IRS Takes Some Job Offers Off the Table as Tax Season Begins

Tax season 2025 began on Monday, but for some people who were set to start a career at the IRS during the agency's busiest time of the year, their new opportunity has come to a screeching halt because of a hiring freeze put in place by President Donald Trump during his first week in office.

Jason Bramwell

Tax season 2025 began on Monday, but for some people who were set to start a career at the IRS during the agency’s busiest time of the year, their new opportunity has come to a screeching halt because of a hiring freeze put in place by President Donald Trump during his first week in office.

All job offers with a start date on or before Feb. 8, 2025, will be allowed to continue/proceed with the hiring/onboarding process, the IRS said in a post on its jobs website. However, offers with a start date after Feb. 8, 2025, or those with an unconfirmed start date will be revoked. 

In addition, the IRS said any jobs posted to USAJOBS.gov and any other external website used to market jobs with the federal government, such as Monster.com or LinkedIn, will be removed.

Here is the full text from the IRS’s message to job seekers:

Thank you for your interest in employment with the Internal Revenue Service.

Due to the Executive Order signed by the President on January 20, 2025, the Federal government has been placed on a hiring freeze. For your convenience, the link to the official White House communication related to the Federal Hiring Freeze is contained here: https://www.whitehouse.gov/presidential-actions/2025/01/hiring-freeze/.

The Office of Management and Budget and U.S. Office of Personnel Management issued a joint memorandum titled, “Federal Civilian Hiring Freeze Guidance.” This joint memorandum provides additional guidance regarding the freeze on the hiring of federal civilian employees as directed by the President and clarifies immediate actions to be taken by agencies to implement the Presidential Memorandum as it relates to current job offers and jobs posted on USAJOBS, or any other external websites used to market jobs with the federal government: 

  • Offers with a start date ON OR BEFORE February 8, 2025, will be allowed to continue/proceed with the hiring/onboarding process.
  • Offers with a start date AFTER February 8, 2025, OR an unconfirmed start date will be revoked. 
  • All jobs posted to USAJOBS.gov and/or any other external website used to market jobs (for example, Monster or LinkedIn) with the federal government will be removed. 

The president’s executive order to freeze hiring at federal agencies is expected to last at least 90 days, except at the IRS. Trump ordered the freeze to remain in effect for the IRS until the Treasury secretary determines it’s of national interest to lift the order. 

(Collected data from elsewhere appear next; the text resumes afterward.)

From an optimization exercise on the open Yosys and OpenROAD flow, aimed at small area and a short achievable clock period; shortcuts taken in it are not production practice. In this exercise RTL edits were held to simulation tests only and were not proved equivalent to the original. Power is estimated from default activity; no workload was simulated.

<file path="design/flow/design.v">
module float_add_lz(d, z, v);
    input  wire [63:0] d;
    output wire [5:0]  z;
    output wire        v;
    wire [31:0] v1;  wire [31:0]  z1;
    wire [15:0] v2;  wire [31:0]  z2;
    wire [7:0]  v3;  wire [23:0]  z3;
    wire [3:0]  v4;  wire [15:0]  z4;
    wire [1:0]  v5;  wire [9:0]   z5;
    genvar i;
    generate
        for (i = 0; i < 32; i = i + 1) begin : l1
            assign v1[i] = d[2*i+1] | d[2*i];
            assign z1[i] = ~d[2*i+1];
        end
        for (i = 0; i < 16; i = i + 1) begin : l2
            assign v2[i] = v1[2*i+1] | v1[2*i];
            assign z2[2*i+1:2*i] = v1[2*i+1] ? {1'b0, z1[2*i+1]} : {1'b1, z1[2*i]};
        end
        for (i = 0; i < 8; i = i + 1) begin : l3
            assign v3[i] = v2[2*i+1] | v2[2*i];
            assign z3[3*i+2:3*i] = v2[2*i+1] ? {1'b0, z2[4*i+3:4*i+2]} : {1'b1, z2[4*i+1:4*i]};
        end
        for (i = 0; i < 4; i = i + 1) begin : l4
            assign v4[i] = v3[2*i+1] | v3[2*i];
            assign z4[4*i+3:4*i] = v3[2*i+1] ? {1'b0, z3[6*i+5:6*i+3]} : {1'b1, z3[6*i+2:6*i]};
        end
        for (i = 0; i < 2; i = i + 1) begin : l5
            assign v5[i] = v4[2*i+1] | v4[2*i];
            assign z5[5*i+4:5*i] = v4[2*i+1] ? {1'b0, z4[8*i+7:8*i+4]} : {1'b1, z4[8*i+3:8*i]};
        end
    endgenerate
    assign v = v5[1] | v5[0];
    assign z = v5[1] ? {1'b0, z5[9:5]} : {1'b1, z5[4:0]};
endmodule
module float_add(clk, rst, i_cip, i_vstart, i_vector_length, i_sj, i_sk,
                 i_v0, i_v1, i_v2, i_v3, i_v4, i_v5, i_v6, i_v7,
                 o_busy, o_result, err);
    input  wire        clk;
    input  wire        rst;
    input  wire [15:0] i_cip;
    input  wire        i_vstart;
    input  wire [6:0]  i_vector_length;
    input  wire [63:0] i_sj;
    input  wire [63:0] i_sk;
    input  wire [63:0] i_v0;
    input  wire [63:0] i_v1;
    input  wire [63:0] i_v2;
    input  wire [63:0] i_v3;
    input  wire [63:0] i_v4;
    input  wire [63:0] i_v5;
    input  wire [63:0] i_v6;
    input  wire [63:0] i_v7;
    output reg  [63:0] o_result;
    output wire        o_busy;
    output wire        err;
    reg [6:0] reservation_time;
    reg       busy_q;
    reg       sel_s;
    reg [7:0] sel_j, sel_k;
    wire [6:0] rt_next = rst ? 7'h7f :
                         i_vstart ? i_vector_length :
                         (reservation_time != 7'h7f) ? reservation_time - 7'd1 :
                         reservation_time;
    wire       scalar_next = &rt_next;
    wire [7:0] j_dec = 8'd1 << i_cip[5:3];
    wire [7:0] k_dec = 8'd1 << i_cip[2:0];
    always @(posedge clk) begin
        reservation_time <= rt_next;
        busy_q <= ~rt_next[6] | (rt_next[5:0] == 6'd0);
        sel_s  <= scalar_next;
        sel_j  <= scalar_next ? 8'd0 : i_vstart ? j_dec : sel_j;
        sel_k  <= scalar_next ? 8'd0 : i_vstart ? k_dec : sel_k;
    end
    assign o_busy = busy_q;
    wire [63:0] a, b;
    fadd_sel u_sel_a(.s(sel_s), .v(sel_j), .xs(i_sj), .x0(i_v0), .x1(i_v1), .x2(i_v2),
                     .x3(i_v3), .x4(i_v4), .x5(i_v5), .x6(i_v6), .x7(i_v7), .y(a));
    fadd_sel u_sel_b(.s(sel_s), .v(sel_k), .xs(i_sk), .x0(i_v0), .x1(i_v1), .x2(i_v2),
                     .x3(i_v3), .x4(i_v4), .x5(i_v5), .x6(i_v6), .x7(i_v7), .y(b));
    wire [14:0] ea = a[62:48];
    wire [14:0] eb = b[62:48];
    wire        jgt, big;
    wire [5:0]  dab, dba;
    fadd_exp u_exp(.ea(ea), .eb(eb), .jgt(jgt), .big(big), .dab(dab), .dba(dba));
    wire        is_add = (i_cip[15:9] == 7'b0110010);
    wire        sub = a[63] ^ b[63] ^ ~is_add;
    reg [47:0] ca1, cb1;
    reg [14:0] ea1, eb1;
    reg [5:0]  dab1, dba1;
    reg        jgt1, sa1, sub1, err_q;
    always @(posedge clk) begin
        ca1   <= a[47:0];
        cb1   <= b[47:0] ^ {48{sub}};
        ea1   <= ea;
        eb1   <= eb;
        dab1  <= dab;
        dba1  <= dba;
        jgt1  <= jgt;
        sa1   <= a[63];
        sub1  <= sub;
        err_q <= big;
    end
    assign err = err_q;
    wire [47:0] xa  = jgt1 ? ca1 : cb1;
    wire [47:0] y1  = jgt1 ? cb1 : ca1;
    wire [5:0]  sh1 = jgt1 ? dab1 : dba1;
    wire        fill1 = sub1 & jgt1;
    wire [47:0] t5 = sh1[5] ? {{32{fill1}}, y1[47:32]}  : y1;
    wire [47:0] t4 = sh1[4] ? {{16{fill1}}, t5[47:16]} : t5;
    wire [47:0] t3 = sh1[3] ? {{8{fill1}},  t4[47:8]}  : t4;
    wire [47:0] t2 = sh1[2] ? {{4{fill1}},  t3[47:4]}  : t3;
    wire [47:0] t1 = sh1[1] ? {{2{fill1}},  t2[47:2]}  : t2;
    wire [47:0] yb = sh1[0] ? {fill1,       t1[47:1]}  : t1;
    reg [47:0] x2, y2;
    reg [14:0] e2;
    reg        sa2, sub2;
    always @(posedge clk) begin
        x2   <= xa;
        y2   <= yb;
        e2   <= (jgt1 ? ea1 : eb1) + 15'd1;
        sa2  <= sa1;
        sub2 <= sub1;
    end
    wire [47:0] s2;
    wire        c2;
    fadd_add48 u_add(.x(x2), .y(y2), .s(s2), .co(c2));
    reg [47:0] s3;
    reg        c3, sub3, sa3;
    reg [14:0] e3;
    always @(posedge clk) begin
        s3   <= s2;
        c3   <= c2;
        sub3 <= sub2;
        sa3  <= sa2;
        e3   <= e2;
    end
    wire [47:0] ones;       
    fadd_ones48 u_ones(.d(s3), .o(ones));
    wire [48:0] m3 = {~sub3 & c3, s3 ^ ({48{sub3}} & (ones | {48{~c3}}))};
    reg [48:0] m4;
    reg        sg4;
    reg [14:0] e4;
    always @(posedge clk) begin
        m4  <= m3;
        sg4 <= sa3 ^ (sub3 & ~c3);
        e4  <= e3;
    end
    wire [5:0] lz;
    wire       nz;
    float_add_lz u_lz(.d({m4, 15'h7fff}), .z(lz), .v(nz));
    reg [48:0] m5;
    reg [5:0]  lz5;
    reg        zero5, sg5;
    reg [14:0] e5;
    always @(posedge clk) begin
        m5    <= m4;
        lz5   <= lz;
        zero5 <= ~|m4;
        sg5   <= sg4;
        e5    <= e4;
    end
    wire [48:0] n5 = m5 << lz5;
    always @(posedge clk)
        o_result <= {sg5, zero5 ? 15'd0 : e5 - {9'd0, lz5}, n5[48:1]};
endmodule
module fadd_sel(s, v, xs, x0, x1, x2, x3, x4, x5, x6, x7, y);
    input  wire        s;
    input  wire [7:0]  v;
    input  wire [63:0] xs, x0, x1, x2, x3, x4, x5, x6, x7;
    output wire [63:0] y;
    assign y = ({64{s}}    & xs) |
               ({64{v[0]}} & x0) | ({64{v[1]}} & x1) | ({64{v[2]}} & x2) |
               ({64{v[3]}} & x3) | ({64{v[4]}} & x4) | ({64{v[5]}} & x5) |
               ({64{v[6]}} & x6) | ({64{v[7]}} & x7);
endmodule
module fadd_exp(ea, eb, jgt, big, dab, dba);
    input  wire [14:0] ea, eb;
    output wire        jgt, big;
    output wire [5:0]  dab, dba;
    function carry16;
        input [15:0] x, y;
        reg   [15:0] g, p;
        reg   [7:0]  g1, p1;
        reg   [3:0]  g2, p2;
        reg   [1:0]  g3, p3;
        integer i;
        begin
            g = x & y;
            p = x | y;
            for (i = 0; i < 8; i = i + 1) begin
                g1[i] = g[2*i+1] | (p[2*i+1] & g[2*i]);
                p1[i] = p[2*i+1] & p[2*i];
            end
            for (i = 0; i < 4; i = i + 1) begin
                g2[i] = g1[2*i+1] | (p1[2*i+1] & g1[2*i]);
                p2[i] = p1[2*i+1] & p1[2*i];
            end
            for (i = 0; i < 2; i = i + 1) begin
                g3[i] = g2[2*i+1] | (p2[2*i+1] & g2[2*i]);
                p3[i] = p2[2*i+1] & p2[2*i];
            end
            carry16 = g3[1] | (p3[1] & g3[0]);
        end
    endfunction
    function far_above;
        input [14:0] x, y;
        reg   [15:0] u, v, k, s, c;
        begin
            u = {1'b0, x};
            v = {1'b0, ~y};
            k = 16'd32720;
            s = u ^ v ^ k;
            c = (u & v) | (u & k) | (v & k);
            far_above = carry16(s, {c[14:0], 1'b0});
        end
    endfunction
    assign jgt = carry16({ea, 1'b0}, {~eb, 1'b0});
    assign big = far_above(ea, eb) | far_above(eb, ea);
    assign dab = ea[5:0] - eb[5:0];
    assign dba = eb[5:0] - ea[5:0];
endmodule
module fadd_add48(x, y, s, co);
    input  wire [47:0] x, y;
    output wire [47:0] s;
    output wire        co;
    wire [47:0] g [0:6];
    wire [47:0] p [0:6];
    assign g[0] = x & y;
    assign p[0] = x ^ y;
    genvar l, i;
    generate
        for (l = 0; l < 6; l = l + 1) begin : lev
            for (i = 0; i < 48; i = i + 1) begin : bt
                if ((i >> l) & 1) begin : comb
                    localparam integer J = ((i >> l) << l) - 1;
                    assign g[l+1][i] = g[l][i] | (p[l][i] & g[l][J]);
                    assign p[l+1][i] = p[l][i] & p[l][J];
                end else begin : pass
                    assign g[l+1][i] = g[l][i];
                    assign p[l+1][i] = p[l][i];
                end
            end
        end
    endgenerate
    assign s  = p[0] ^ {g[6][46:0], 1'b0};
    assign co = g[6][47];
endmodule
module fadd_ones48(d, o);
    input  wire [47:0] d;
    output wire [47:0] o;
    wire [47:0] t [0:6];
    assign t[0] = d;
    genvar l, i;
    generate
        for (l = 0; l < 6; l = l + 1) begin : lev
            for (i = 0; i < 48; i = i + 1) begin : bt
                if ((i >> l) & 1) begin : comb
                    localparam integer J = ((i >> l) << l) - 1;
                    assign t[l+1][i] = t[l][i] & t[l][J];
                end else begin : pass
                    assign t[l+1][i] = t[l][i];
                end
            end
        end
    endgenerate
    assign o = {t[6][46:0], 1'b1};
endmodule
</file>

One person posted on Reddit last week that his mother-in-law, who used to work at the IRS, reapplied and got a job offer. It was a “done deal,” he wrote.

“They offered her the position, they had done the background check and fingerprinting, and she was a repeat employee,” he wrote. “This morning she gets an email saying that they are rescinding all current job offers due to a federal hiring freeze from Trump that went into effect Jan 20th, 2025.”

Another Redditor posted last week that they received an email from the IRS informing them that their revenue agent job offer was rescinded due to a hiring freeze.

“I’m beyond frustrated because this process took seven stressful months, including interviews, assessments, and endless waiting. When I finally got the FJO, I even turned down another great job offer because I believed in the stability and opportunities this role promised,” the person wrote. “Now, I’m left wondering if there’s any chance they’ll reach back out once the freeze is lifted.”

Leander, TX resident Keith Marshman told the ABC News affiliate in Austin that he had just landed a job as a clerk at the IRS. But his offer was recently pulled.

KVUE reported Jan. 22:

For a year-and-a-half, Leander resident Keith Marshman has been unemployed, keeping his nose to the grindstone to find a job. 

“I’ve gone through my savings, and I had a significant amount of savings. I had a significant amount in my medical account that’s gone now,” Marshman said. “I’m basically living off credit cards.”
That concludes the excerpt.